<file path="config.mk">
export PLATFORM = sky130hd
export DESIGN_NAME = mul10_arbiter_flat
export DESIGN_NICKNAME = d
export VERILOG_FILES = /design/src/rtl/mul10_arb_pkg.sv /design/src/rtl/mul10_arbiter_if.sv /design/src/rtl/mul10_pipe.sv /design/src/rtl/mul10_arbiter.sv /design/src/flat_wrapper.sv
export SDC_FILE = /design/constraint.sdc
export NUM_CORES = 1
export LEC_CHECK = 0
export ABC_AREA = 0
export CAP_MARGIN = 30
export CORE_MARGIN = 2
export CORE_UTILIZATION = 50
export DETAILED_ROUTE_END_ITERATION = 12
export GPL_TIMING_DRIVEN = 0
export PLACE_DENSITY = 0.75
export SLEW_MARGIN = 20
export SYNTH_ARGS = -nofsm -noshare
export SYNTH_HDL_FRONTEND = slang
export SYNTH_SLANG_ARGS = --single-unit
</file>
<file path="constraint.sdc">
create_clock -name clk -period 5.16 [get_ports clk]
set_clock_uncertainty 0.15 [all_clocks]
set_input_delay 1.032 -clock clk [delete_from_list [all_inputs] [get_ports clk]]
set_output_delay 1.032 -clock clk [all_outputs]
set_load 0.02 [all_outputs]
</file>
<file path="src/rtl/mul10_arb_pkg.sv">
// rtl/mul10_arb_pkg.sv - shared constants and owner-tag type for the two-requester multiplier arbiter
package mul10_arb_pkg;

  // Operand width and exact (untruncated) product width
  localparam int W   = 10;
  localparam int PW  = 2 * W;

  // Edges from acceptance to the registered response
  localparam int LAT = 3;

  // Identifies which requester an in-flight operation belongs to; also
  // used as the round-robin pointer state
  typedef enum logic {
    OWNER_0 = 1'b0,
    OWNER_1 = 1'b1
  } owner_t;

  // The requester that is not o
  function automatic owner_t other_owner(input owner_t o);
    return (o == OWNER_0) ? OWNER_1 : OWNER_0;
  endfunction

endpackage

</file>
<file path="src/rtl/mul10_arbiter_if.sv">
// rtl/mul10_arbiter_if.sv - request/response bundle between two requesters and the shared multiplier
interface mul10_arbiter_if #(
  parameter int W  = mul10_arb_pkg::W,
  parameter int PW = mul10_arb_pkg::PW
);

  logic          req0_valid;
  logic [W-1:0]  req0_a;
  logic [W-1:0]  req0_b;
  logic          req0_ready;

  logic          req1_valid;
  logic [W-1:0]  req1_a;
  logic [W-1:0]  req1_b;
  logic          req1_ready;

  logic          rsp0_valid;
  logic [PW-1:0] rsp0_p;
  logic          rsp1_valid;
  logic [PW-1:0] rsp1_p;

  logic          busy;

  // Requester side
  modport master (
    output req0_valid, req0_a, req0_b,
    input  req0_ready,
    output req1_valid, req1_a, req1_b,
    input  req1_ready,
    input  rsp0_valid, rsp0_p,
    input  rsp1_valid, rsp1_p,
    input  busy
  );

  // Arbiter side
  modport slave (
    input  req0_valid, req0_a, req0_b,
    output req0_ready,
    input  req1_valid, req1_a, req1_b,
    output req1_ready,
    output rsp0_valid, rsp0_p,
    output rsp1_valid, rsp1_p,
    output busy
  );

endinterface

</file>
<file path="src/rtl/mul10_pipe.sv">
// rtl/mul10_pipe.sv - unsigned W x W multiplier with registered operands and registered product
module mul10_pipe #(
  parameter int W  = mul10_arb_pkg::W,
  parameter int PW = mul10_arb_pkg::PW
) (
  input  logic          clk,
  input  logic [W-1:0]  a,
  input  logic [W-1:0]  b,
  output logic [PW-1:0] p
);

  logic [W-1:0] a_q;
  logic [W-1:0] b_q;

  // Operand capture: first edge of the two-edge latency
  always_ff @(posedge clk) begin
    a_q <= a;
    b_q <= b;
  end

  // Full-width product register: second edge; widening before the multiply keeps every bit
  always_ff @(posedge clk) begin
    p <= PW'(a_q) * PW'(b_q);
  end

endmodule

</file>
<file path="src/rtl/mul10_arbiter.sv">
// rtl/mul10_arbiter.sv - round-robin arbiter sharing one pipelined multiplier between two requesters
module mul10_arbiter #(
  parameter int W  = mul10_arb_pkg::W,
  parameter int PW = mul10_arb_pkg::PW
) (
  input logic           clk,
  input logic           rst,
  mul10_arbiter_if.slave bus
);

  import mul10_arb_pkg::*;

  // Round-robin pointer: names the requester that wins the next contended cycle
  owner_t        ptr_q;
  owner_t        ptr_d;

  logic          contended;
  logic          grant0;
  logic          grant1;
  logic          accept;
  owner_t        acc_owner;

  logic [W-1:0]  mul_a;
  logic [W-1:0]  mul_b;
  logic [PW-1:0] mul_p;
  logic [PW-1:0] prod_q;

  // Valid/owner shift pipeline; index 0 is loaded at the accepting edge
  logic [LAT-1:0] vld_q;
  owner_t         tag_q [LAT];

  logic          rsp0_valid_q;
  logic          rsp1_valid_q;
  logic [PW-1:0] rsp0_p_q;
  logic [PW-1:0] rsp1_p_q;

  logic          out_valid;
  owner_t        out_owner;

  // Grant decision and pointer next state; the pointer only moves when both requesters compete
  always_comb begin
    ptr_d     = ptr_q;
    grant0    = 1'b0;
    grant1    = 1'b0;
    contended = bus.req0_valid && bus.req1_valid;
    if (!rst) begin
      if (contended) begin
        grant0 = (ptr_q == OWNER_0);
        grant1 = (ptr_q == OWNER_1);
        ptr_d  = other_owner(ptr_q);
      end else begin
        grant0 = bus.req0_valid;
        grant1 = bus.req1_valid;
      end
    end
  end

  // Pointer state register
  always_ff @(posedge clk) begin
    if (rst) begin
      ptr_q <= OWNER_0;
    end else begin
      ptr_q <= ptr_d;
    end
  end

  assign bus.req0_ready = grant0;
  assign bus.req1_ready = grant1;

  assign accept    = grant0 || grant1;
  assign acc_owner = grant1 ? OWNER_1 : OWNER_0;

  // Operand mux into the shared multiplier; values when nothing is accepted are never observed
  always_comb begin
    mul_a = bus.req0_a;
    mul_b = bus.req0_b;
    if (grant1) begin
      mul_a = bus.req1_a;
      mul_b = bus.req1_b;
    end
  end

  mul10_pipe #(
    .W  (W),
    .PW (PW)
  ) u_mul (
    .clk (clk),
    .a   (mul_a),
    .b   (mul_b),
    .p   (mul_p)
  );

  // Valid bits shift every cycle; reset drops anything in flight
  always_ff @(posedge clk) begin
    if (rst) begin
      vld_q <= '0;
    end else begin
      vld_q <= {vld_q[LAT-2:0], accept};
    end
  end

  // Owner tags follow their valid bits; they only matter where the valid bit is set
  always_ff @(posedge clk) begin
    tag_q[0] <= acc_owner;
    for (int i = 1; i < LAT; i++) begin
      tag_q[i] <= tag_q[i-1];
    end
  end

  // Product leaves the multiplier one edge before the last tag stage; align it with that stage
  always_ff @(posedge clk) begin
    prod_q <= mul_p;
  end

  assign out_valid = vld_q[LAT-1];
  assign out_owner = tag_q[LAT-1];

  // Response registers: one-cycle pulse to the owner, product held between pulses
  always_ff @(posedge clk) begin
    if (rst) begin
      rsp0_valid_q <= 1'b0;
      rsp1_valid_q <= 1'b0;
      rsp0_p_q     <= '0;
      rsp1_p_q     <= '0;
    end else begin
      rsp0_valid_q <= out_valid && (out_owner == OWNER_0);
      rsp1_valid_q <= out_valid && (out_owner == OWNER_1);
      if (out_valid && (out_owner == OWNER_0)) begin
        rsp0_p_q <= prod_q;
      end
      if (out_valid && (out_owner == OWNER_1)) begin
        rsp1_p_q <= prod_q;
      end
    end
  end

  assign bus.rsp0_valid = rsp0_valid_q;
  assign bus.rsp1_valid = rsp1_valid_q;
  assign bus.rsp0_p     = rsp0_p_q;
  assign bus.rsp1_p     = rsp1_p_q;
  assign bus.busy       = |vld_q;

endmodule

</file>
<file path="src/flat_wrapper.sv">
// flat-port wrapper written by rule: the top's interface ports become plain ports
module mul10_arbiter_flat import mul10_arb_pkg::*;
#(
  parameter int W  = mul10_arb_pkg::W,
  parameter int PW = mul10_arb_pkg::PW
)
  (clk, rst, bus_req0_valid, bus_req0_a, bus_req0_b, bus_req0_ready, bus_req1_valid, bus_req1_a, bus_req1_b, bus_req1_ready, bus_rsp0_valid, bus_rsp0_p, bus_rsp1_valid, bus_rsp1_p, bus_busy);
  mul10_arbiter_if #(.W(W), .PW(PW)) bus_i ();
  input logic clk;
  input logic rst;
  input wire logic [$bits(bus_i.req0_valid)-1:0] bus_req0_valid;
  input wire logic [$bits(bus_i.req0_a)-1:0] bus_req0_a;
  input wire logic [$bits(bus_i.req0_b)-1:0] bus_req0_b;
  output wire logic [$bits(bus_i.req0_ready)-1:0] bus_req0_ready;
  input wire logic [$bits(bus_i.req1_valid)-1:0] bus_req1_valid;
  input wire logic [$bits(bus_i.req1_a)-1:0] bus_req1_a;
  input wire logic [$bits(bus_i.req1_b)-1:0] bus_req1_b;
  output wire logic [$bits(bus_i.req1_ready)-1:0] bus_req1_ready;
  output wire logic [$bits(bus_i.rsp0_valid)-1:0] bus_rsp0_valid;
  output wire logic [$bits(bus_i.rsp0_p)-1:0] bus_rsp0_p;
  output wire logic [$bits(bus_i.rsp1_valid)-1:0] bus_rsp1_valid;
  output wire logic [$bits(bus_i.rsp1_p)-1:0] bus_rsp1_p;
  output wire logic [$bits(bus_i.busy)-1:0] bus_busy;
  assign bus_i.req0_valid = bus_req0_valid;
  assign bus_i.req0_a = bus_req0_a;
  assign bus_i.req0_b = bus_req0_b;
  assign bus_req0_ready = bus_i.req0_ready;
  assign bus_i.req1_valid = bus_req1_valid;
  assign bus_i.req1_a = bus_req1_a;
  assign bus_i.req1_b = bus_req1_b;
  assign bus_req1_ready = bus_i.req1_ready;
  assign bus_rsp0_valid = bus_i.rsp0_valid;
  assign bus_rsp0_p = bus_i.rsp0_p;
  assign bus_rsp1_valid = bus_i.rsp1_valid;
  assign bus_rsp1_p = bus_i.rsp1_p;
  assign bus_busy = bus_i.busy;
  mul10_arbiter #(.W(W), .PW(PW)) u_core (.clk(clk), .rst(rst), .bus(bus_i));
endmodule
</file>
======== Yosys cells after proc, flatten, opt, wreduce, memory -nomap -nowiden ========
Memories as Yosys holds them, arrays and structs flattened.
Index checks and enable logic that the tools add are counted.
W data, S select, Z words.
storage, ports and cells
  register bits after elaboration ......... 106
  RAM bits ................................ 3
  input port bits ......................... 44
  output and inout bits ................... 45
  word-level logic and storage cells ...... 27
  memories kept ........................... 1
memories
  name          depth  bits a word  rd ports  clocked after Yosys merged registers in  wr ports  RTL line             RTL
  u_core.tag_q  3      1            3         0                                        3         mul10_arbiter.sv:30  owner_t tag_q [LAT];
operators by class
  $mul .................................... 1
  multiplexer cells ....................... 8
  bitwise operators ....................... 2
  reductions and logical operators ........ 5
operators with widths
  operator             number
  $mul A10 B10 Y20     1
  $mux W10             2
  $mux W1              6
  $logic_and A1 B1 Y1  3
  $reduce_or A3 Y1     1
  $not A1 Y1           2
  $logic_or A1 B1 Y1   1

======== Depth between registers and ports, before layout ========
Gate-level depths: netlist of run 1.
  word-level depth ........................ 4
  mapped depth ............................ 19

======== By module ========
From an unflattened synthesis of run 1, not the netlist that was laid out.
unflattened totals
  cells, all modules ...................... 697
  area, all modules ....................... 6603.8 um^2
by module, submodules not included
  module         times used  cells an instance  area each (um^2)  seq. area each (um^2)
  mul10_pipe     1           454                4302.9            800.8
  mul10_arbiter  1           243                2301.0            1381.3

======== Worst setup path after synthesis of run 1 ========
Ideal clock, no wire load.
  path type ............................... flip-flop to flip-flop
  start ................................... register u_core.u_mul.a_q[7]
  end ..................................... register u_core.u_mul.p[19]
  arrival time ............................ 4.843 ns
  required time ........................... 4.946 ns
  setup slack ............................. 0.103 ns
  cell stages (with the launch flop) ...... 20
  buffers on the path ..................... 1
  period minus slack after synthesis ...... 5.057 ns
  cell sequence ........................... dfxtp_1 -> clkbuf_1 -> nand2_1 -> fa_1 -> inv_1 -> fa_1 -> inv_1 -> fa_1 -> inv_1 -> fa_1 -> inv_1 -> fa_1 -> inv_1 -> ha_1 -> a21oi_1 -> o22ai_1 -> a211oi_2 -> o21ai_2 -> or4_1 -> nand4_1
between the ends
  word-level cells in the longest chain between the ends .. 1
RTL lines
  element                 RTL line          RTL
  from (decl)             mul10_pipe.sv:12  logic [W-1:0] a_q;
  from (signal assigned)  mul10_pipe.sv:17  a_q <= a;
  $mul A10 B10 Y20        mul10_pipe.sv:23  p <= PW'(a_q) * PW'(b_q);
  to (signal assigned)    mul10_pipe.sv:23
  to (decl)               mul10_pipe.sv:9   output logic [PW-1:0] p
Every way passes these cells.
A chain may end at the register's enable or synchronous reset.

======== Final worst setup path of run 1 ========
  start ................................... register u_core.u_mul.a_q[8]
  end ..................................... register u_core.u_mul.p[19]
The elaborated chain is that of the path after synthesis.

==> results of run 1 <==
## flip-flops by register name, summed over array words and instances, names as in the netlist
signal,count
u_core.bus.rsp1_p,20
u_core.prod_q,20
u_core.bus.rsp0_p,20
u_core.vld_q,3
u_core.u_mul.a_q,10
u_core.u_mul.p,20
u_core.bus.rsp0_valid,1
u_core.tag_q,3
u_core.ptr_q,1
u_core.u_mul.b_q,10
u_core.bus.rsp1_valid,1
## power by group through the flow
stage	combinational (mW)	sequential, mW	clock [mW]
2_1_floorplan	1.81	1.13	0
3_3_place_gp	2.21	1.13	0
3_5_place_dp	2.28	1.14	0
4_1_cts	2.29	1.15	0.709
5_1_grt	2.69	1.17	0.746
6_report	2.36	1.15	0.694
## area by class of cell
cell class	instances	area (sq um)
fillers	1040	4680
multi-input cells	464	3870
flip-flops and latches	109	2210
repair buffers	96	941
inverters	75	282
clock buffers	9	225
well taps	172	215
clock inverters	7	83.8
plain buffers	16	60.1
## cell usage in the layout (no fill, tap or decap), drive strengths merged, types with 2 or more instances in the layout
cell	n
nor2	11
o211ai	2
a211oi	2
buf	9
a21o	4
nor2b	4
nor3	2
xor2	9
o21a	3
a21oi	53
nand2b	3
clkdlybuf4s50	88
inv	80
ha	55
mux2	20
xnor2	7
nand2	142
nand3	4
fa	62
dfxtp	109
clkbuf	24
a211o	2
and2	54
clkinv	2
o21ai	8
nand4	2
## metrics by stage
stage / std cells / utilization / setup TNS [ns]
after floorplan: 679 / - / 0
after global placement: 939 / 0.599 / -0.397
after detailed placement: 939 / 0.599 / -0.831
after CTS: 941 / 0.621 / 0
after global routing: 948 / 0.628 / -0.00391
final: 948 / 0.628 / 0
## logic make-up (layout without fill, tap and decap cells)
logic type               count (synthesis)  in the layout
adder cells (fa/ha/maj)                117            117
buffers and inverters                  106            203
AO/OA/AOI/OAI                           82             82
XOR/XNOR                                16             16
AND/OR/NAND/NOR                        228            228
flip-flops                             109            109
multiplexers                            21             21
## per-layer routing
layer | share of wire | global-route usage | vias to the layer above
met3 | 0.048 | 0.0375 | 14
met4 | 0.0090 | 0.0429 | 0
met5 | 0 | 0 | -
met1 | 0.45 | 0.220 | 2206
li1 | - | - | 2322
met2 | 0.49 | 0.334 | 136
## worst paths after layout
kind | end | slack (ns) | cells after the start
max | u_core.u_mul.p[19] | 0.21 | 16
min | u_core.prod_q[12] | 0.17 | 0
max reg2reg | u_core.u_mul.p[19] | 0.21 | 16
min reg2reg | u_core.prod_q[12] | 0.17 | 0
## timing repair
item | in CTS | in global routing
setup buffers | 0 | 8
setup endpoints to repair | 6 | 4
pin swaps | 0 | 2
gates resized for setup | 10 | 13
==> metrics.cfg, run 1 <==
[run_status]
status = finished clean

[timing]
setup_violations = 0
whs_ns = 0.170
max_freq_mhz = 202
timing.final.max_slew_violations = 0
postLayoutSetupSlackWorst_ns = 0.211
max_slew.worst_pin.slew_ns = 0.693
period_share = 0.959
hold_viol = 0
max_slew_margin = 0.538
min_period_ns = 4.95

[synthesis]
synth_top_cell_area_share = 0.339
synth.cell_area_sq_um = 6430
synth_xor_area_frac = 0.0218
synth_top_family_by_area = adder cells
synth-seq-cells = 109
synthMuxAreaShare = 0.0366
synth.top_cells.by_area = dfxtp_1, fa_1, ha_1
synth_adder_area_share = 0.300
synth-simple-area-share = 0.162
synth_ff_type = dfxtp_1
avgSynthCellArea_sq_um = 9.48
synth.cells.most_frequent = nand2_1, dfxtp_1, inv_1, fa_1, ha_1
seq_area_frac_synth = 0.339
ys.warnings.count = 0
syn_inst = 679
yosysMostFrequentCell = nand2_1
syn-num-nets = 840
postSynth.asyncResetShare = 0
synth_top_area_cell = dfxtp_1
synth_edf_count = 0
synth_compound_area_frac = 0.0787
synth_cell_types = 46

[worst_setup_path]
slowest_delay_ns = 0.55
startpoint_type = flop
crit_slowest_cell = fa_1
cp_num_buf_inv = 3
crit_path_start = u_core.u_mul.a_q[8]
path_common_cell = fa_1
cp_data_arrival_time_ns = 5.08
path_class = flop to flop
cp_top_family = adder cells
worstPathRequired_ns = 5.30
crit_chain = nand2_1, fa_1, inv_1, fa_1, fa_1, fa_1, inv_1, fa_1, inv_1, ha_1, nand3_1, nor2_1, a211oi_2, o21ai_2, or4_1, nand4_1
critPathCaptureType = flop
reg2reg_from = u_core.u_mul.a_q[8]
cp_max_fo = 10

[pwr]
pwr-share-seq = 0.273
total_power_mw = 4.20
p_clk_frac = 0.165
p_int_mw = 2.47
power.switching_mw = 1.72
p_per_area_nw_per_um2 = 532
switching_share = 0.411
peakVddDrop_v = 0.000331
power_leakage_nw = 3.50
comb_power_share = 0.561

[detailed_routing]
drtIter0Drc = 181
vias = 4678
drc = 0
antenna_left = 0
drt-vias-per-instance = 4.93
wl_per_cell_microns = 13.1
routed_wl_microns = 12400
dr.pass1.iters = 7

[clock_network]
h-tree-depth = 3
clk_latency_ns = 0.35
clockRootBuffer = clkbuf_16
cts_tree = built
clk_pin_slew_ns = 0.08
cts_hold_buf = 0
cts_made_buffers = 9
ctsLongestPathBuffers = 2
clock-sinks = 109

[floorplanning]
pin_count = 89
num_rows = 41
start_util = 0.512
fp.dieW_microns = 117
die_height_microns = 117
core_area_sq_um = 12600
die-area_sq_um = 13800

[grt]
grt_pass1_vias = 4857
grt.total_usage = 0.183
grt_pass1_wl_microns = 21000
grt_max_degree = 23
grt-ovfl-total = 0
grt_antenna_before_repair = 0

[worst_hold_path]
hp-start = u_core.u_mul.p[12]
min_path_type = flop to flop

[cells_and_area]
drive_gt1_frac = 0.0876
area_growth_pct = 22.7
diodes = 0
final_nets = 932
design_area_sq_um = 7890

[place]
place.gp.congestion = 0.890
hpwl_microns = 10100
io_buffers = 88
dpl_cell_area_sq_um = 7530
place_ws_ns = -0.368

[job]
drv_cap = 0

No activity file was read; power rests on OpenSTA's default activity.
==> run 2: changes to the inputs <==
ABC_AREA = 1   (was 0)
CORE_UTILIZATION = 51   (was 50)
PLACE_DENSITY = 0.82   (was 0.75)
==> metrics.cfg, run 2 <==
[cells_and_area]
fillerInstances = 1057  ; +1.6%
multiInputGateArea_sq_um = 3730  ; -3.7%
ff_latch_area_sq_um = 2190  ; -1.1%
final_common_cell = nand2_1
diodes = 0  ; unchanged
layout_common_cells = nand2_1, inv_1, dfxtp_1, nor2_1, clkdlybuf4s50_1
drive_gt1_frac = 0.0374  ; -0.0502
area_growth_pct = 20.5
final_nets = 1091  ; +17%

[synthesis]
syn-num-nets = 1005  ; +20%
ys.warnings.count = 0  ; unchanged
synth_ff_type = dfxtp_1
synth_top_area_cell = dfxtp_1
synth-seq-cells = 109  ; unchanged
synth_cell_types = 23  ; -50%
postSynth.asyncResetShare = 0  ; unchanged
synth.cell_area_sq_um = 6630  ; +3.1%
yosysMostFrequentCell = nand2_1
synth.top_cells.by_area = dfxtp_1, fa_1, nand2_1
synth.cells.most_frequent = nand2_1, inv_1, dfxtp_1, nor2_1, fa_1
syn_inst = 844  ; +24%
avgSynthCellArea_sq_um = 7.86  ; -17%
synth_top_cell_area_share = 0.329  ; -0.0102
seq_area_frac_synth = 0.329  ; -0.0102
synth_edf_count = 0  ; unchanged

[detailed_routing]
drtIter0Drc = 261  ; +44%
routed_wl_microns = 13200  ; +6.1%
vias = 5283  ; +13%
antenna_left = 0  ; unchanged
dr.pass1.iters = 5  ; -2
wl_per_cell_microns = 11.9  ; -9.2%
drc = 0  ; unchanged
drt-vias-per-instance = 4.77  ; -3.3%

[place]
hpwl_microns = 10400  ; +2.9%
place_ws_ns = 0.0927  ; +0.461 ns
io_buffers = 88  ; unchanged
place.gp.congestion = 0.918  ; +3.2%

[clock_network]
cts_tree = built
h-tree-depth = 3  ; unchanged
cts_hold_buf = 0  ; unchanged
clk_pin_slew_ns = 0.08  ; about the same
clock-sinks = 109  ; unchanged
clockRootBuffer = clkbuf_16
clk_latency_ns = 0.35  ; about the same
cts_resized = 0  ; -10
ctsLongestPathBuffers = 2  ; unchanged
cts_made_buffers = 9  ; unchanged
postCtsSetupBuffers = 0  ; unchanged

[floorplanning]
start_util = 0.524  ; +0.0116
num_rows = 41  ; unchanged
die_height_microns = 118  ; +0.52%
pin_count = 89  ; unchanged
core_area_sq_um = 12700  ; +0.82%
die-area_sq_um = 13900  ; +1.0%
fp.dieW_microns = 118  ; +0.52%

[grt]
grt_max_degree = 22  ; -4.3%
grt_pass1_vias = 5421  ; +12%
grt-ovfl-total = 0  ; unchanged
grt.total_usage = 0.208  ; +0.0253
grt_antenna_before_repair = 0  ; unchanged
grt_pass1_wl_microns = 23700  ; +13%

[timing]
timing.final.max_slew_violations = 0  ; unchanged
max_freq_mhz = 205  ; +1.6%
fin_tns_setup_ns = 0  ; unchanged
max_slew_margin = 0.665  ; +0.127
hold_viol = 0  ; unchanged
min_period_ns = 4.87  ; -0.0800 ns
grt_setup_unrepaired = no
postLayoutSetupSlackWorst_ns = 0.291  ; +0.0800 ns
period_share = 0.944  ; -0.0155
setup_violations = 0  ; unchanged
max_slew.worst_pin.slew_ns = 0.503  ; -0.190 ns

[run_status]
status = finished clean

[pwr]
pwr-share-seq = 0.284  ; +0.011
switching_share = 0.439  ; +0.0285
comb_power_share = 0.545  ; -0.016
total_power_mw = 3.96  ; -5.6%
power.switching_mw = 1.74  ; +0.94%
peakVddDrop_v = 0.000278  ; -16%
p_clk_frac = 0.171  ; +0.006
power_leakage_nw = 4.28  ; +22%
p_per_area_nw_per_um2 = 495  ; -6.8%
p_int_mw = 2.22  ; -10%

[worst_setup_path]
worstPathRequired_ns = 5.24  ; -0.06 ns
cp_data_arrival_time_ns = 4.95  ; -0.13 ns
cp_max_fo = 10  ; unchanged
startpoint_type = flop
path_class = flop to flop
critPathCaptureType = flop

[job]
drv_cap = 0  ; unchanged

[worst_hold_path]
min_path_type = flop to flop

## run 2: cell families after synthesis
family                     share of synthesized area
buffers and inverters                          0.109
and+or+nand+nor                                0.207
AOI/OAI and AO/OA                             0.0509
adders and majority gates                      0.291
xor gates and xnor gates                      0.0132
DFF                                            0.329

━━━━

• _WORK REQUIRED_:
Only the lines from the beginning of the listing through the line containing "export GPL_TIMING_DRIVEN = 0" are wanted, each restated word for word.

• _EXERCISE OUTPUT_:
<file path="config.mk">
export PLATFORM = sky130hd
export DESIGN_NAME = mul10_arbiter_flat
export DESIGN_NICKNAME = d
export VERILOG_FILES = /design/src/rtl/mul10_arb_pkg.sv /design/src/rtl/mul10_arbiter_if.sv /design/src/rtl/mul10_pipe.sv /design/src/rtl/mul10_arbiter.sv /design/src/flat_wrapper.sv
export SDC_FILE = /design/constraint.sdc
export NUM_CORES = 1
export LEC_CHECK = 0
export ABC_AREA = 0
export CAP_MARGIN = 30
export CORE_MARGIN = 2
export CORE_UTILIZATION = 50
export DETAILED_ROUTE_END_ITERATION = 12
export GPL_TIMING_DRIVEN = 0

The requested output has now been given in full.